<file path="config.mk">
export PLATFORM = sky130hd
export DESIGN_NAME = uart_program_loader_flat
export DESIGN_NICKNAME = d
export VERILOG_FILES = /design/src/rtl/riscv_pkg.sv /design/src/rtl/uart_program_loader_if.sv /design/src/rtl/uart_rx_byte.sv /design/src/rtl/uart_program_loader.sv /design/src/flat_wrapper.sv
export SDC_FILE = /design/constraint.sdc
export NUM_CORES = 1
export LEC_CHECK = 0
export ABC_CLOCK_PERIOD_IN_PS = 2400
export BUFFER_PORTS_ARGS = -buffer_cell sky130_fd_sc_hd__buf_2
export CORE_MARGIN = 2
export CORE_UTILIZATION = 28
export CTS_CLUSTER_SIZE = 16
export DETAILED_ROUTE_END_ITERATION = 6
export PLACE_DENSITY = 0.41
export SLEW_MARGIN = 25
export SYNTH_ARGS = -nofsm -noshare
export SYNTH_HDL_FRONTEND = slang
export SYNTH_HIERARCHICAL = 1
export SYNTH_SLANG_ARGS = --single-unit
</file>
<file path="constraint.sdc">
create_clock -name clk -period 2.4 [get_ports clk]
set_input_delay 0.12 -clock clk [delete_from_list [all_inputs] [get_ports clk]]
set_output_delay 0.12 -clock clk [all_outputs]
set_load 0.005 [all_outputs]
</file>
<file path="src/rtl/riscv_pkg.sv">
// Shared loader definitions: FSM state encodings, the frame sync byte and the
// running checksum helper used by the serial program loader.
package riscv_pkg;

  typedef enum logic [1:0] {
    IDLE = 2'd0,
    LEN  = 2'd1,
    DATA = 2'd2,
    CSUM = 2'd3
  } loader_state_t;

  typedef enum logic [1:0] {
    RX_IDLE  = 2'd0,
    RX_START = 2'd1,
    RX_DATA  = 2'd2,
    RX_STOP  = 2'd3
  } rx_state_t;

  localparam logic [7:0] LOADER_SYNC_BYTE = 8'hA5;

  // Modulo-256 accumulation of one data byte into the frame checksum.
  function automatic logic [7:0] csum_add(input logic [7:0] acc, input logic [7:0] data_byte);
    return acc + data_byte;
  endfunction

endpackage

</file>
<file path="src/rtl/uart_program_loader_if.sv">
// Instruction-memory write port driven by the loader (master) and
// consumed by the instruction memory (slave).
interface uart_program_loader_if #(
  parameter int ADDR_W = 7
);
  logic              mem_we;
  logic [ADDR_W-1:0] mem_addr;
  logic [31:0]       mem_wdata;

  modport master (output mem_we, output mem_addr, output mem_wdata);
  modport slave  (input  mem_we, input  mem_addr, input  mem_wdata);
endinterface

</file>
<file path="src/rtl/uart_rx_byte.sv">
// 8N1 UART byte receiver with a 2-FF input synchroniser, mid-start glitch
// rejection and a one-cycle byte-valid / framing-error pulse.
module uart_rx_byte
  import riscv_pkg::*;
#(
  parameter int CLKS_PER_BIT = 434
) (
  input  logic       clk,
  input  logic       reset,
  input  logic       rx,
  output logic [7:0] rx_data,
  output logic       rx_valid,
  output logic       rx_frame_err
);

  localparam int CNT_W = $clog2(CLKS_PER_BIT);
  localparam logic [CNT_W-1:0] CNT_ZERO  = CNT_W'(0);
  localparam logic [CNT_W-1:0] CNT_ONE   = CNT_W'(1);
  localparam logic [CNT_W-1:0] HALF_LAST = CNT_W'(CLKS_PER_BIT / 2 - 1);
  localparam logic [CNT_W-1:0] BIT_LAST  = CNT_W'(CLKS_PER_BIT - 1);

  logic [1:0]       sync_r;
  logic             prev_r;
  rx_state_t        state_r;
  logic [CNT_W-1:0] cnt_r;
  logic [2:0]       bit_r;
  logic [7:0]       shift_r;
  logic [7:0]       data_r;
  logic             valid_r;
  logic             frame_err_r;
  logic             line_s;

  assign line_s = sync_r[1];

  // Synchroniser, bit timing and deserialisation.
  always_ff @(posedge clk) begin
    if (reset) begin
      sync_r      <= 2'b11;
      prev_r      <= 1'b1;
      state_r     <= RX_IDLE;
      cnt_r       <= CNT_ZERO;
      bit_r       <= 3'd0;
      shift_r     <= 8'h00;
      data_r      <= 8'h00;
      valid_r     <= 1'b0;
      frame_err_r <= 1'b0;
    end else begin
      sync_r      <= {sync_r[0], rx};
      prev_r      <= line_s;
      valid_r     <= 1'b0;
      frame_err_r <= 1'b0;
      case (state_r)
        RX_IDLE: begin
          if (prev_r && !line_s) begin
            state_r <= RX_START;
            cnt_r   <= CNT_ZERO;
          end
        end
        RX_START: begin
          // A line already back high at mid-start is a glitch, not a byte.
          if (cnt_r == HALF_LAST) begin
            cnt_r   <= CNT_ZERO;
            bit_r   <= 3'd0;
            state_r <= line_s ? RX_IDLE : RX_DATA;
          end else begin
            cnt_r <= cnt_r + CNT_ONE;
          end
        end
        RX_DATA: begin
          if (cnt_r == BIT_LAST) begin
            cnt_r   <= CNT_ZERO;
            shift_r <= {line_s, shift_r[7:1]};
            if (bit_r == 3'd7) begin
              state_r <= RX_STOP;
            end else begin
              bit_r <= bit_r + 3'd1;
            end
          end else begin
            cnt_r <= cnt_r + CNT_ONE;
          end
        end
        RX_STOP: begin
          if (cnt_r == BIT_LAST) begin
            cnt_r   <= CNT_ZERO;
            state_r <= RX_IDLE;
            if (line_s) begin
              valid_r <= 1'b1;
              data_r  <= shift_r;
            end else begin
              frame_err_r <= 1'b1;
            end
          end else begin
            cnt_r <= cnt_r + CNT_ONE;
          end
        end
        default: state_r <= RX_IDLE;
      endcase
    end
  end

  assign rx_data      = data_r;
  assign rx_valid     = valid_r;
  assign rx_frame_err = frame_err_r;

endmodule

</file>
<file path="src/rtl/uart_program_loader.sv">
// Serial boot loader: parses A5/length/data/checksum frames from the UART and
// writes little-endian words into instruction memory while holding the CPU.
module uart_program_loader
  import riscv_pkg::*;
#(
  parameter int CLKS_PER_BIT    = 434,
  parameter int INSTR_MEM_DEPTH = 128
) (
  input  logic                   clk,
  input  logic                   reset,
  input  logic                   uart_rx,
  uart_program_loader_if.master  mem_if,
  output logic                   cpu_hold,
  output logic                   load_done,
  output logic                   load_err
);

  localparam int ADDR_W = $clog2(INSTR_MEM_DEPTH);
  localparam logic [8:0] DEPTH_LIMIT = 9'(INSTR_MEM_DEPTH);

  logic [7:0]        rx_data_s;
  logic              rx_valid_s;
  logic              rx_frame_err_s;

  loader_state_t     state_r;
  logic [7:0]        len_r;
  logic [7:0]        word_cnt_r;
  logic [1:0]        byte_idx_r;
  logic [23:0]       word_r;
  logic [7:0]        csum_r;
  logic              mem_we_r;
  logic [ADDR_W-1:0] mem_addr_r;
  logic [31:0]       mem_wdata_r;
  logic              cpu_hold_r;
  logic              load_done_r;
  logic              load_err_r;

  uart_rx_byte #(
    .CLKS_PER_BIT (CLKS_PER_BIT)
  ) u_rx (
    .clk          (clk),
    .reset        (reset),
    .rx           (uart_rx),
    .rx_data      (rx_data_s),
    .rx_valid     (rx_valid_s),
    .rx_frame_err (rx_frame_err_s)
  );

  // Loader FSM with word assembly, address counter and checksum.
  always_ff @(posedge clk) begin
    if (reset) begin
      state_r     <= IDLE;
      len_r       <= 8'd0;
      word_cnt_r  <= 8'd0;
      byte_idx_r  <= 2'd0;
      word_r      <= 24'd0;
      csum_r      <= 8'd0;
      mem_we_r    <= 1'b0;
      mem_addr_r  <= {ADDR_W{1'b0}};
      mem_wdata_r <= 32'd0;
      cpu_hold_r  <= 1'b0;
      load_done_r <= 1'b0;
      load_err_r  <= 1'b0;
    end else begin
      mem_we_r    <= 1'b0;
      load_done_r <= 1'b0;
      load_err_r  <= 1'b0;
      case (state_r)
        IDLE: begin
          if (rx_valid_s && (rx_data_s == LOADER_SYNC_BYTE)) begin
            state_r    <= LEN;
            cpu_hold_r <= 1'b1;
          end
        end
        LEN: begin
          if (rx_frame_err_s) begin
            load_err_r <= 1'b1;
            cpu_hold_r <= 1'b0;
            state_r    <= IDLE;
          end else if (rx_valid_s) begin
            if ((rx_data_s == 8'd0) || ({1'b0, rx_data_s} > DEPTH_LIMIT)) begin
              load_err_r <= 1'b1;
              cpu_hold_r <= 1'b0;
              state_r    <= IDLE;
            end else begin
              len_r      <= rx_data_s;
              word_cnt_r <= 8'd0;
              byte_idx_r <= 2'd0;
              csum_r     <= 8'd0;
              state_r    <= DATA;
            end
          end
        end
        DATA: begin
          if (rx_frame_err_s) begin
            load_err_r <= 1'b1;
            cpu_hold_r <= 1'b0;
            state_r    <= IDLE;
          end else if (rx_valid_s) begin
            // Bytes shift in from the top, so byte k lands at [8k+7:8k] once the word is complete.
            csum_r     <= csum_add(csum_r, rx_data_s);
            byte_idx_r <= byte_idx_r + 2'd1;
            if (byte_idx_r == 2'd3) begin
              mem_we_r    <= 1'b1;
              mem_addr_r  <= word_cnt_r[ADDR_W-1:0];
              mem_wdata_r <= {rx_data_s, word_r};
              word_cnt_r  <= word_cnt_r + 8'd1;
              if (word_cnt_r == (len_r - 8'd1)) begin
                state_r <= CSUM;
              end
            end else begin
              word_r <= {rx_data_s, word_r[23:8]};
            end
          end
        end
        CSUM: begin
          if (rx_frame_err_s) begin
            load_err_r <= 1'b1;
            cpu_hold_r <= 1'b0;
            state_r    <= IDLE;
          end else if (rx_valid_s) begin
            load_done_r <= (rx_data_s == csum_r);
            load_err_r  <= (rx_data_s != csum_r);
            cpu_hold_r  <= 1'b0;
            state_r     <= IDLE;
          end
        end
        default: begin
          cpu_hold_r <= 1'b0;
          state_r    <= IDLE;
        end
      endcase
    end
  end

  assign mem_if.mem_we    = mem_we_r;
  assign mem_if.mem_addr  = mem_addr_r;
  assign mem_if.mem_wdata = mem_wdata_r;
  assign cpu_hold         = cpu_hold_r;
  assign load_done        = load_done_r;
  assign load_err         = load_err_r;

endmodule

</file>
<file path="src/flat_wrapper.sv">
// flat-port wrapper written by rule: the top's interface ports become plain ports
module uart_program_loader_flat import riscv_pkg::*;
#(
  parameter int CLKS_PER_BIT    = 434,
  parameter int INSTR_MEM_DEPTH = 128
)
  (clk, reset, uart_rx, cpu_hold, load_done, load_err, mem_if_mem_we, mem_if_mem_addr, mem_if_mem_wdata);
  uart_program_loader_if #(.ADDR_W((7))) mem_if_i ();
  input  logic clk;
  input  logic reset;
  input  logic uart_rx;
  output logic cpu_hold;
  output logic load_done;
  output logic load_err;
  output wire logic [$bits(mem_if_i.mem_we)-1:0] mem_if_mem_we;
  output wire logic [$bits(mem_if_i.mem_addr)-1:0] mem_if_mem_addr;
  output wire logic [$bits(mem_if_i.mem_wdata)-1:0] mem_if_mem_wdata;
  assign mem_if_mem_we = mem_if_i.mem_we;
  assign mem_if_mem_addr = mem_if_i.mem_addr;
  assign mem_if_mem_wdata = mem_if_i.mem_wdata;
  uart_program_loader #(.CLKS_PER_BIT(CLKS_PER_BIT), .INSTR_MEM_DEPTH(INSTR_MEM_DEPTH)) u_core (.clk(clk), .reset(reset), .uart_rx(uart_rx), .mem_if(mem_if_i), .cpu_hold(cpu_hold), .load_done(load_done), .load_err(load_err));
endmodule
</file>
==> flow_metrics.py <==
metrics = {
    "timing": {
        "rsz0062_at_grt": "false",
        "fin_crit_ns": 2.12,
        "min_period_over_period": 0.882,
        "relSlewSlack": 0.465,
        "max_freq_mhz": 473,
        "hold_viol_final": 0,
        "finalSetupViolCount": 0,
        "slew_violations": 0,
        "clock_skew_ns": 0.00884,
        "worst_slew_pin_slew_ns": 0.802,
        "fin_ws_ns": 0.284,
        "fin_tns_setup_ns": 0,
    },
    "clock_tree": {
        "cts_tree": "built",
        "cts_buffers": 17,
        "h-tree-depth": 4,
        "clk_path_buf_depth": 2,
        "cts_root_buf": "clkbuf_16",
        "cts.sinks": 130,
        "cts.clk_slew.worst_paths_ns": 0.07,
        "clkLatencyLatePin_ns": 0.42,
    },
    "floorplanning": {
        "die_x_um": 146,
        "rows": 51,
        "die_h_um": 146,
        "num_io_pins": 46,
        "coreArea_um2": 19700,
        "die_area_um2": 21400,
        "initial_core_util": 0.288,
    },
    "global_route": {
        "gr-usage-met3": 0.0338,
        "grt_use_met2": 0.222,
        "top_usage_layer": "met2",
        "antenna_found_initial": 0,
        "grt.total_usage": 0.136,
        "first_global_vias": 4537,
        "grt_overflow": 0,
        "grt.met1_usage": 0.177,
        "grt_pass1_wl_mm": 23.5,
        "grt_max_degree": 74,
    },
    "hold_path": {
        "hold-path-cell-count": 2,
        "hold_path_class": "in -> reg",
    },
    "yosys": {
        "syn_nets": 700,
        "synth.distinct_cells": 57,
        "synth_edf_count": 0,
        "synth.avg_cell_area_um2": 8.31,
        "yosysWarnings": 6,
        "synth_area_um2": 5660,
        "synth_flop_cell": "dfxtp_1",
        "synth_cells": 681,
        "synth_seq_cells": 130,
        "synth_seq_area_share": 0.460,
        "async_flop_share": 0,
    },
    "route": {
        "drtIter0Drc": 208,
        "wl_mm": 14.0,
        "route.detailed.drc": 0,
        "num_vias": 4675,
        "drtAntennaViolNets": 0,
        "wire_per_inst_um": 14.0,
        "viasPerCell": 4.69,
        "dr.pass1.iters": 4,
    },
    "worst_setup_path": {
        "crit_top_cell": "a21oi_1",
        "crit_chain": "ha_1 -> a21oi_1 -> nor2_1 -> o21ai_0 -> or3b_2 -> mux2i_1 -> a21oi_1",
        "worstSetupEndpoint": "u_core/csum_r[7]$_SDFFE_PP0P_",
        "crit_fanout": 7,
        "end_kind": "flip-flop",
        "reg2reg_to": "u_core/csum_r[7]$_SDFFE_PP0P_",
        "cp.arrival_ns": 2.38,
        "critPathKind": "reg -> reg",
        "crit_path_top_delay_cell": "dfxtp_1",
        "required_ns": 2.66,
        "slowest_delay_ns": 0.51,
        "timing.reg2reg.worst_path_depth": 7,
        "timing.rr.start": "u_core/u_rx/rx_data[1]$_SDFFE_PP0P_",
        "critPathLaunchType": "flip-flop",
        "regToRegSetupSlack_ns": 0.28,
        "critPathLaunch": "u_core/u_rx/rx_data[1]$_SDFFE_PP0P_",
    },
    "flow_run": {
        "cap_violations": 0,
    },
    "power_and_ir_drop": {
        "leakagePower_nw": 2.51,
        "powerDensity_nw_per_um2": 716,
        "peakVddDrop_mv": 0.450,
    },
    "placement": {
        "gp_congestion": 0.811,
        "pre_cts_slack_ns": 0.263,
        "io_buffers": 45,
        "place_hpwl_mm": 9.21,
    },
    "finish": {
        "drive_above_1_share": 0.152,
        "nets": 738,
        "insertedDiodeCount": 0,
        "area_delta_synth_final_pct": 19.4,
        "final_core_util": 0.344,
        "n_fill_cell": 2125,
    },
    "outcome": {
        "outcome": "finished clean",
    },
}
what timing repair did:
action,4_1_cts,5_1_grt
buffers inserted,0,0
setup endpoints to repair,0,0
gates resized for setup,0,0
hold buffers,1,0
hold endpoints to repair,1,0
registers in the layout, summed over array words and instances, names as in the netlist, 8 cells and up, named ones only:
| signal | cells |
|---|---|
| u_core/csum_r | 8 |
| u_core/word_r | 24 |
| u_core/word_cnt_r | 8 |
| u_core/u_rx/rx_data | 8 |
| u_core/len_r | 8 |
| u_core/u_rx/shift_r | 8 |
| u_core/u_rx/cnt_r | 9 |
| u_core/mem_if.mem_wdata | 32 |
how the worst min path moves through the flow:
stage                                               end  startpoint  slack, ns
CTS                 u_core/u_rx/shift_r[7]$_SDFFE_PP0P_       reset       0.28
global placement       u_core/u_rx/sync_r[0]$_SDFF_PP1_     uart_rx       0.31
detailed placement     u_core/u_rx/sync_r[0]$_SDFF_PP1_     uart_rx       0.31
global route        u_core/u_rx/shift_r[6]$_SDFFE_PP0P_       reset       0.31
finish              u_core/u_rx/shift_r[7]$_SDFFE_PP0P_       reset       0.27
floorplan              u_core/u_rx/sync_r[0]$_SDFF_PP1_     uart_rx       0.22
synthesized netlist by cell type, drive strengths merged, types with 2 or more instances:
cell type / n / area share
a21boi: 2 / 0.0027
a21oi: 95 / 0.085
a2bb2oi: 2 / 0.0042
and2: 4 / 0.0044
and3: 2 / 0.0022
and4: 2 / 0.0031
buf: 12 / 0.014
clkbuf: 32 / 0.021
dfxtp: 130 / 0.46
ha: 15 / 0.033
inv: 6 / 0.0040
mux2i: 25 / 0.044
nand2: 158 / 0.10
nand2b: 6 / 0.0066
nand3: 23 / 0.020
nand3b: 3 / 0.0040
nand4: 5 / 0.0066
nand4b: 3 / 0.0046
nor2: 56 / 0.038
nor2b: 4 / 0.0044
nor3: 14 / 0.020
nor3b: 2 / 0.0027
nor4: 8 / 0.010
nor4b: 4 / 0.0062
o21a: 3 / 0.0040
o21ai: 12 / 0.011
o22ai: 6 / 0.0066
o31a: 2 / 0.0031
or2: 5 / 0.0055
or3: 2 / 0.0022
or4: 2 / 0.0033
xnor2: 9 / 0.014
xor2: 14 / 0.022
where the power goes:
part | total, W | switching (W) | internal [W]
combinational | 0.0000719 | 0.0000509 | 0.0000210
clock | 0.00260 | 0.00103 | 0.00157
sequential | 0.00217 | 0.00000644 | 0.00216
cells by family after synthesis:
group,count (synthesis),synth area share
AND/OR/NAND/NOR,306,0.255
XOR/XNOR,23,0.0356
buffers and inverters,50,0.0396
adder cells (fa/ha/maj),16,0.0367
flip-flops,130,0.460
AO/OA/AOI/OAI,131,0.129
multiplexers,25,0.0442
layer usage:
metal | part of all wire | vias up
met5 | 0 | -
met4 | 0.011 | 0
met3 | 0.033 | 14
met2 | 0.47 | 67
met1 | 0.48 | 2191
li1 | - | 2403
metrics by stage:
step	hold slack [ns]	cells	total power [W]	cell area [um^2]
global placement	0.310	964	0.00229	6150
detailed placement	0.313	964	0.00229	6150
finish	0.269	997	0.00484	6760
floorplan	0.224	681	0.00226	5660
global route	0.315	997	0.00503	6760
CTS	0.276	997	0.00491	6760
critical path: cells and delay by family (launching register included):
kind,cells,cell delay [ns]
adder cells (fa/ha/maj),1,0.31
AO/OA/AOI/OAI,3,0.42
flip-flops,1,0.51
AND/OR/NAND/NOR,2,0.56
multiplexers,1,0.16
layout by cell type (no fill, tap or decap), types with 4 or more instances in the layout:
| cell | count |
|---|---|
| a21oi_1 | 94 |
| and2_1 | 4 |
| buf_2 | 44 |
| buf_4 | 17 |
| clkbuf_16 | 17 |
| dfxtp_1 | 130 |
| ha_1 | 15 |
| inv_1 | 6 |
| mux2i_1 | 25 |
| nand2_1 | 158 |
| nand2b_1 | 6 |
| nand3_1 | 23 |
| nand4_1 | 4 |
| nor2_1 | 55 |
| nor2b_1 | 4 |
| nor3_1 | 8 |
| nor3_2 | 4 |
| nor4_1 | 7 |
| nor4b_1 | 4 |
| o21ai_0 | 12 |
| o22ai_1 | 6 |
| or2_2 | 4 |
| xnor2_1 | 9 |
| xor2_1 | 14 |
area by class of cell:
cell class	instances	area, um^2	share of cell area
inverters	6	22.5	0.00333
flip-flops and latches	130	2600	0.385
clock inverters	14	153	0.0226
repair buffers	63	378	0.0559
multi-input cells	501	2830	0.419
well taps	265	332	0.0491
clock buffers	18	439	0.0650
(Power assumes the default switching activity.)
▬▬▬
Exercise = Where a line of the records holds the word "layout", copy that line.

Response to this task =
registers in the layout, summed over array words and instances, names as in the netlist, 8 cells and up, named ones only:
layout by cell type (no fill, tap or decap), types with 4 or more instances in the layout:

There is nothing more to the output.